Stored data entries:

##########

===== src/rtl/hazard_detection.sv =====
// Stall/flush controller for the five-stage WISC pipeline: resolves load-use, register-branch
// and data-cache-miss hazards that forwarding cannot cover, and counts stalled cycles.
module hazard_detection (
    input  logic        clk,
    input  logic        rst,
    input  logic        ID_EX_MemRead,
    input  logic        ID_EX_RegWrite,
    input  logic [3:0]  ID_EX_RegRd,
    input  logic [3:0]  IF_ID_RegRs,
    input  logic [3:0]  IF_ID_RegRt,
    input  logic        IF_ID_UsesRt,
    input  logic        IF_ID_MemWrite,
    input  logic        ID_BR,
    input  logic        ID_branch_taken,
    input  logic        ic_miss,
    input  logic        dc_miss,
    output logic        PC_write,
    output logic        IF_ID_write,
    output logic        IF_ID_flush,
    output logic        ID_EX_flush,
    output logic        pipe_freeze,
    output logic [15:0] stall_cycles
);

    typedef enum logic [1:0] {StRun, StBrWait, StDmiss} state_t;

    state_t      state_q, state_d, eff_state;
    logic        br_cnt_q, br_cnt_d;
    logic [15:0] stall_q;
    logic        rd_nz, rs_match, rt_match;
    logic        load_use, br_hazard;

    assign rd_nz     = (ID_EX_RegRd != 4'd0);
    assign rs_match  = (ID_EX_RegRd == IF_ID_RegRs);
    assign rt_match  = (ID_EX_RegRd == IF_ID_RegRt);

    // Store-data Rt is left to MEM-MEM forwarding, so it never causes a load-use stall.
    assign load_use  = ID_EX_MemRead & rd_nz &
                       (rs_match | (rt_match & IF_ID_UsesRt & ~IF_ID_MemWrite));
    assign br_hazard = ID_BR & ID_EX_RegWrite & rd_nz & rs_match;

    // Leaving DMISS behaves like the state the miss interrupted, so no bubble is added.
    always_comb begin
        eff_state = state_q;
        if (state_q == StDmiss) begin
            eff_state = br_cnt_q ? StBrWait : StRun;
        end
    end

    always_comb begin
        state_d     = StRun;
        br_cnt_d    = br_cnt_q;
        PC_write    = 1'b1;
        IF_ID_write = 1'b1;
        IF_ID_flush = 1'b0;
        ID_EX_flush = 1'b0;
        pipe_freeze = 1'b0;

        if (rst) begin
            PC_write    = 1'b0;
            IF_ID_write = 1'b0;
            IF_ID_flush = 1'b1;
            ID_EX_flush = 1'b1;
            br_cnt_d    = 1'b0;
        end else if (dc_miss) begin
            pipe_freeze = 1'b1;
            PC_write    = 1'b0;
            IF_ID_write = 1'b0;
            state_d     = StDmiss;
        end else if (eff_state == StBrWait) begin
            PC_write    = 1'b0;
            IF_ID_write = 1'b0;
            ID_EX_flush = 1'b1;
            br_cnt_d    = 1'b0;
        end else if (br_hazard) begin
            PC_write    = 1'b0;
            IF_ID_write = 1'b0;
            ID_EX_flush = 1'b1;
            if (ID_EX_MemRead) begin
                br_cnt_d = 1'b1;
                state_d  = StBrWait;
            end
        end else if (load_use) begin
            PC_write    = 1'b0;
            IF_ID_write = 1'b0;
            ID_EX_flush = 1'b1;
        end else if (ID_branch_taken) begin
            IF_ID_flush = 1'b1;
        end else if (ic_miss) begin
            PC_write    = 1'b0;
            IF_ID_flush = 1'b1;
        end
    end

    always_ff @(posedge clk or posedge rst) begin
        if (rst) begin
            state_q  <= StRun;
            br_cnt_q <= 1'b0;
            stall_q  <= 16'd0;
        end else begin
            state_q  <= state_d;
            br_cnt_q <= br_cnt_d;
            if (!PC_write && stall_q != 16'hFFFF) begin
                stall_q <= stall_q + 16'd1;
            end
        end
    end

    assign stall_cycles = stall_q;

endmodule


===== config.mk =====
export PLATFORM = sky130hd
export DESIGN_NAME = hazard_detection
export DESIGN_NICKNAME = d
export VERILOG_FILES = /design/src/rtl/hazard_detection.sv
export SDC_FILE = /design/constraint.sdc
export NUM_CORES = 1
export LEC_CHECK = 0
export ABC_AREA = 1
export CORE_MARGIN = 10
export CORE_UTILIZATION = 32
export DETAILED_ROUTE_END_ITERATION = 10
export SLEW_MARGIN = 40
export SYNTH_ARGS = -nofsm -noshare
export SYNTH_HDL_FRONTEND = slang
export SYNTH_SLANG_ARGS = --single-unit
export TNS_END_PERCENT = 30

===== constraint.sdc =====
create_clock -name clk -period 2.4 [get_ports clk]
set_clock_uncertainty 0.1 [all_clocks]
set_input_delay 0.36 -clock clk [delete_from_list [all_inputs] [get_ports clk]]
set_output_delay 0.36 -clock clk [all_outputs]
set_load 0.05 [all_outputs]

==> summary.txt, run 1 <==
Outcome
  – Status: finished, final reports clean

Power and ir drop
  – Maximum VDD drop: 0.627 mV
  – P_leak: 0.00101 uW
  – Power, Total: 1210 uW
  – PwrDens: 601 nW/um^2

Yosys
  – Top cell type's share of synthesized area: 0.337
  – Register area share after synthesis: 0.337
  – Syn_nets: 229
  – Syn avg cell area: 6.86 sq um
  – Mapped Area: 1410 sq um
  – Post-synth cell types: 26
  – #FFs+latches synth: 19
  – Post-Syn Instances: 206
  – Top cells by area, synth: dfrtp_1 (34%), nand2_1 (19%), inv_1 (8.5%)
  – Synth Warn #: 0
  – Yosys top cell by area: dfrtp_1

Detailed routing
  – WL/cell: 12.0 microns
  – Pre-antenna DRT Iters: 4
  – Routed wire length: 3.67 mm
  – Iter 0 DRT Violations: 52
  – Vias per cell: 4.45
  – Final antenna-violating net count: 0
  – Via count: 1363
  – DRC violations left: 0

Floorplan
  – Core area: 4320 sq um
  – Die H: 86.4 microns
  – Num rows: 24
  – I/O pins: 43
  – Starting Density: 0.327
  – Chip width: 86.4 microns
  – Die ar.: 7470 sq um

STA
  – Rel. slew slack: 0.659
  – Pins over their slew limit: 0
  – RSZ-0062 raised after global routing: no
  – Final WS setup: 0.153 ns
  – Final period util: 0.936
  – Final min period: 2.25 ns
  – Fmax: 0.445 GHz
  – Final hold vios: 0
  – Setup violators final: 0
  – Sum of negative setup slack: 0 ns
  – Slew @ Worst Pin: 0.510 ns

Worst hold path
  – Min-Delay Endpoint: br_cnt_q$_DFFE_PP0P_
  – Tightest Hold Check Type: reg2reg
  – Hold Crit Start: br_cnt_q$_DFFE_PP0P_
  – Worst hold stages: 1

Finish
  – Layout cells sized above 1: 0.150
  – Area growth syn-to-layout: 42.1%
  – Most common cell after layout, fill and taps aside: nand2_1
  – Fin util: 0.464
  – Final Instance Area: 2010 sq um
  – Ant. Diodes: 0
  – Nets: 278
  – Most frequent cells in the layout: nand2_1 (72), clkdlybuf4s50_1 (33), inv_1 (32)

GRT
  – Vias in the first global route: 1386
  – First-pass GRT wire length: 6.35 mm
  – Largest net degree at the start of global routing: 17
  – Gr ovfl total: 0
  – Initial antenna violation count: 0
  – Global Route Usage Sum: 0.103

Flow run
  – Max-cap check violation count: 0

Worst setup path
  – Worst-path fanout max: 3
  – FF-to-FF setup slack: 0.45 ns
  – Crit. End Element: primary output
  – Setup CP Type: in2out
  – Worst R2R End: stall_cycles[14]$_DFFE_PP0P_
  – FF-to-FF path depth: 11
  – R2R Path Start: stall_cycles[0]$_DFFE_PP0P_
  – Critical Path RT: 1.94 ns
  – WP data arrival: 1.79 ns
  – Critical path launch point type: primary input

Place
  – Detailed-placement wirelength estimate: 2.96 mm
  – Final GP Congestion: 0.841
  – Dpl ws: 0.0135 ns
  – Post-DP Area: 1940 sq um
  – PortBufs: 42

Clocking
  – H-tree lvl count: 1
  – TritonCTS Buffers: 3
  – Reg clk slew, reported paths: 0.07 ns
  – Clk sinks: 19
  – Clk Latency, worst-skew pair: 0.26 ns
  – Max clock buf depth: 2
  – CTS root buffer: clkbuf_8
  – CTS tree: built
-- critical path, stage by stage --
cell and delay [ns]:
clkdlybuf4s50_1 0.48, inv_1 0.05, nand2_1 0.06, nand2_1 0.06
nor2_2 0.14, nand2_1 0.06, nand2_1 0.11, a21oi_4 0.08
o21ai_0 0.16, buf_4 0.22
-- cell type report --
type                       instances  area [sq um]
sequential                        19           475
timing repair buffer              46           498
inverter                          35           131
fill                             447          2320
clock buffer                       4          45.0
multi-input combinational        150           792
tap                               52          65.1
-- routing by layer --
metal,share of wire,up-vias,GRT usage
met5,0,-,0
met3,0.066,7,0.0310
met1,0.45,600,0.120
met4,0.022,0,0.0457
li1,-,731,-
met2,0.46,25,0.170
-- Yosys cell counts (all sizes together) --
master,number
nand2,75
inv,35
nor2,24
nand3,23
dfrtp,19
nor3,6
xor2,5
a21oi,4
a21o,2
buf,2
nand4,2
nor4,2
o21ai,2
xnor2,2
ha,1
nor3b,1
o22ai,1
-- power by group --
part           switching [uW]  internal [uW]
sequential               62.3            367
clock                     112            118
combinational             343            204
-- per-stage QoR --
step | hold slack (ns) | std cells
final | 0.393 | 306
after global routing | 0.409 | 306
after CTS | 0.397 | 306
after detailed placement | 0.378 | 302
after global placement | 0.368 | 302
after floorplan | 0.263 | 206
-- state kept, by name (all words and copies together), names as in the netlist --
register and flops:
state_q 2, br_cnt_q 1, stall_cycles 16
-- what timing repair did --
item                       CTS  global route
hold buffers                 0             0
setup endpoints to repair    0             4
gates resized for setup      0             7
buffers inserted             0             0
-- cell families (layout without fill, tap and decap cells) --
family	Yosys count	after routing	synth area share
buffers and inverters	37	85	0.109
AO/OA/AOI/OAI	9	9	0.0443
adder cells (fa/ha/maj)	1	1	0.00886
XOR/XNOR	7	7	0.0434
AND/OR/NAND/NOR	133	133	0.458
flip-flops	19	19	0.337
-- worst max path at each step --
stage / start / to / slack (ns) / depth (start not counted)
5_1_grt: IF_ID_RegRt[0] / IF_ID_flush / 0.04 / 10
3_5_place_dp: ID_EX_RegRd[2] / IF_ID_flush / 0.01 / 10
3_3_place_gp: ID_EX_RegRd[0] / IF_ID_flush / 0.04 / 11
4_1_cts: ID_EX_RegRd[2] / IF_ID_flush / 0.01 / 10
6_report: IF_ID_RegRs[2] / ID_EX_flush / 0.15 / 10
2_1_floorplan: ID_EX_RegRd[1] / ID_EX_flush / 0.01 / 8
(Power assumes the default switching activity.)
==> run 2: changes to the inputs <==
--- a/config.mk
+++ b/config.mk
@@ -9,6 +9,7 @@
 export CORE_MARGIN = 10
 export CORE_UTILIZATION = 32
 export DETAILED_ROUTE_END_ITERATION = 10
+export SKIP_LAST_GASP = 1
 export SLEW_MARGIN = 40
 export SYNTH_ARGS = -nofsm -noshare
 export SYNTH_HDL_FRONTEND = slang
==> results of run 2 <==
No change in the layout: final DEF, timing and power equal those of run 1.
==> run 3: changes to the inputs <==
--- a/config.mk
+++ b/config.mk
@@ -9,6 +9,7 @@
 export CORE_MARGIN = 10
 export CORE_UTILIZATION = 32
 export DETAILED_ROUTE_END_ITERATION = 10
+export PLACE_DENSITY_LB_ADDON = 0.15
 export SKIP_LAST_GASP = 1
 export SLEW_MARGIN = 40
 export SYNTH_ARGS = -nofsm -noshare
==> summary.txt, run 3 (synthesis results as in run 1) <==
Outcome
  – Status: finished, final reports clean

GRT
  – Largest net degree at the start of global routing: 20 (+3)
  – Global Route Usage Sum: 0.0966 (-0.00652)
  – Gr ovfl total: 0 (unchanged)
  – Initial antenna violation count: 0 (unchanged)
  – First-pass GRT wire length: 6.11 mm (-3.8%)
  – Vias in the first global route: 1347 (-2.8%)

Floorplan
  – Num rows: 24 (unchanged)
  – I/O pins: 43 (unchanged)
  – Chip width: 86.4 microns (unchanged)
  – Starting Density: 0.327 (unchanged)
  – Die ar.: 7470 sq um (unchanged)
  – Core area: 4320 sq um (unchanged)
  – Die H: 86.4 microns (unchanged)

Clocking
  – TritonCTS Buffers: 3 (unchanged)
  – CTS tree: built
  – Buffer count from post-CTS setup fixing: 0 (unchanged)
  – Post-CTS sizing: 0 (unchanged)
  – H-tree lvl count: 1 (unchanged)
  – Hold_buf cts: 0 (unchanged)
  – CTS root buffer: clkbuf_8
  – Reg clk slew, reported paths: 0.08 ns (about the same)
  – Clk Latency, worst-skew pair: 0.26 ns (about the same)
  – Clk sinks: 19 (unchanged)
  – Max clock buf depth: 2 (unchanged)

STA
  – Final hold vios: 0 (unchanged)
  – Rel. slew slack: 0.654 (-0.00484)
  – Setup violators final: 0 (unchanged)
  – Sum of negative setup slack: 0 ns (unchanged)
  – Final min period: 2.29 ns (+0.0413 ns)
  – Final period util: 0.953 (+0.0172)
  – Fmax: 0.437 GHz (-1.8%)
  – Pins over their slew limit: 0 (unchanged)
  – RSZ-0062 raised after global routing: yes
  – Slew @ Worst Pin: 0.518 ns (+0.00724 ns)

Finish
  – Ant. Diodes: 0 (unchanged)
  – Max FFs per register: 16 (unchanged)
  – Most common cell after layout, fill and taps aside: nand2_1
  – Most frequent cells in the layout: nand2_1 (72), clkdlybuf4s50_1 (34), inv_1 (32)
  – Layout cells sized above 1: 0.156 (+0.00664)
  – Area growth syn-to-layout: 43.8%
  – Nets: 280 (+0.72%)
  – Fin util: 0.470 (+0.00550)

Power and ir drop
  – Maximum VDD drop: 0.571 mV (-8.9%)
  – P_leak: 0.00101 uW (+0.68%)
  – Power, Total: 1210 uW (about the same)
  – PwrDens: 594 nW/um^2 (-1.3%)

Worst setup path
  – Crit. End Element: primary output
  – FF-to-FF path depth: 11 (unchanged)
  – Setup CP Type: in2out
  – FF-to-FF setup slack: 0.47 ns (+0.02 ns)
  – Crit path capture: ID_EX_flush
  – Worst R2R End: stall_cycles[14]$_DFFE_PP0P_
  – Crit path launch: ID_EX_RegRd[3]
  – Worst-path fanout max: 4 (+1)
  – WP data arrival: 1.83 ns (+0.04 ns)
  – Critical path launch point type: primary input
  – Critical Path RT: 1.94 ns (about the same)
  – R2R Path Start: stall_cycles[0]$_DFFE_PP0P_

Detailed routing
  – Routed wire length: 3.39 mm (-7.7%)
  – Final antenna-violating net count: 0 (unchanged)
  – Iter 0 DRT Violations: 58 (+12%)
  – WL/cell: 11.0 microns (-8.3%)
  – DRC violations left: 0 (unchanged)
  – Vias per cell: 4.36 (-2.0%)
  – Via count: 1344 (-1.4%)
  – Pre-antenna DRT Iters: 4 (unchanged)

Place
  – Final GP Congestion: 0.786 (-6.6%)
  – PortBufs: 42 (unchanged)
  – Detailed-placement wirelength estimate: 2.77 mm (-6.3%)

Worst hold path
  – Tightest Hold Check Type: reg2reg

Flow run
  – Max-cap check violation count: 0 (unchanged)
==> run 3: cell count changes in the layout (fill, tap and decap cells not counted), sizes merged <==
| cell | previous run | this run |
|---|---|---|
| buf | 9 | 11 |
| clkbuf | 4 | 3 |
| clkdlybuf4s50 | 33 | 34 |
| clkinv | 0 | 1 |
| dlymetal6s2s | 4 | 3 |
==> run 3: worst min path at each step <==
stage | cells past startpoint | endpoint | from | slack, ns
floorplan | 1 | br_cnt_q$_DFFE_PP0P_ | rst | 0.26
global placement | 1 | br_cnt_q$_DFFE_PP0P_ | br_cnt_q$_DFFE_PP0P_ | 0.37
detailed placement | 1 | br_cnt_q$_DFFE_PP0P_ | br_cnt_q$_DFFE_PP0P_ | 0.37
CTS | 1 | br_cnt_q$_DFFE_PP0P_ | br_cnt_q$_DFFE_PP0P_ | 0.39
global route | 1 | br_cnt_q$_DFFE_PP0P_ | br_cnt_q$_DFFE_PP0P_ | 0.41
finish | 1 | br_cnt_q$_DFFE_PP0P_ | br_cnt_q$_DFFE_PP0P_ | 0.38
==> run 3: critical path, cell delays in order <==
cell and delay [ns]:
clkdlybuf4s50_1 0.53, inv_1 0.05, nand2_1 0.05, nand2_1 0.05, nor2_2 0.12, nand2_1 0.06, nand2_1 0.10, a21oi_4 0.07
o21ai_0 0.16, buf_4 0.14, buf_12 0.12
==> run 3: layout make-up <==
cell class | instances | area, sq um
clock buffers | 3 | 41.3
clock inverters | 1 | 5.00
fillers | 450 | 2290
inverters | 35 | 131
multi-input cells | 150 | 790
flip-flops and latches | 19 | 475
well taps | 52 | 65.1
repair buffers | 48 | 523
==> run 3: per-stage QoR <==
| stage | hold slack, ns | instance area [sq um] | instances | setup WS, ns |
|---|---|---|---|---|
| after floorplan | 0.263 | 1410 | 206 | 0.0112 |
| after global placement | 0.371 | 1970 | 304 | 0.0435 |
| after detailed placement | 0.374 | 1970 | 304 | 0.0339 |
| after CTS | 0.393 | 2020 | 308 | 0.0291 |
| after global routing | 0.411 | 2030 | 308 | -0.0132 |
| final | 0.384 | 2030 | 308 | 0.112 |
==> run 3: metal layers <==
layer / vias up / global-route usage / part of all wire
met3: 4 / 0.0413 / 0.081
met5: - / 0 / 0
li1: 734 / - / -
met1: 578 / 0.113 / 0.46
met4: 0 / 0.0177 / 0.0071
met2: 28 / 0.162 / 0.45
==> run 3: power by group <==
| group | internal, uW | switching (uW) | leakage, uW |
|---|---|---|---|
| Clock | 116 | 113 | 0.0000255 |
| Combinational | 209 | 339 | 0.000732 |
| Sequential | 367 | 62.2 | 0.000255 |
| Total | 692 | 514 | 0.00101 |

##########

Action item: Report every line above that has the string "forwarding" in it.

Solution to the exercise:
// and data-cache-miss hazards that forwarding cannot cover, and counts stalled cycles.
    // Store-data Rt is left to MEM-MEM forwarding, so it never causes a load-use stall.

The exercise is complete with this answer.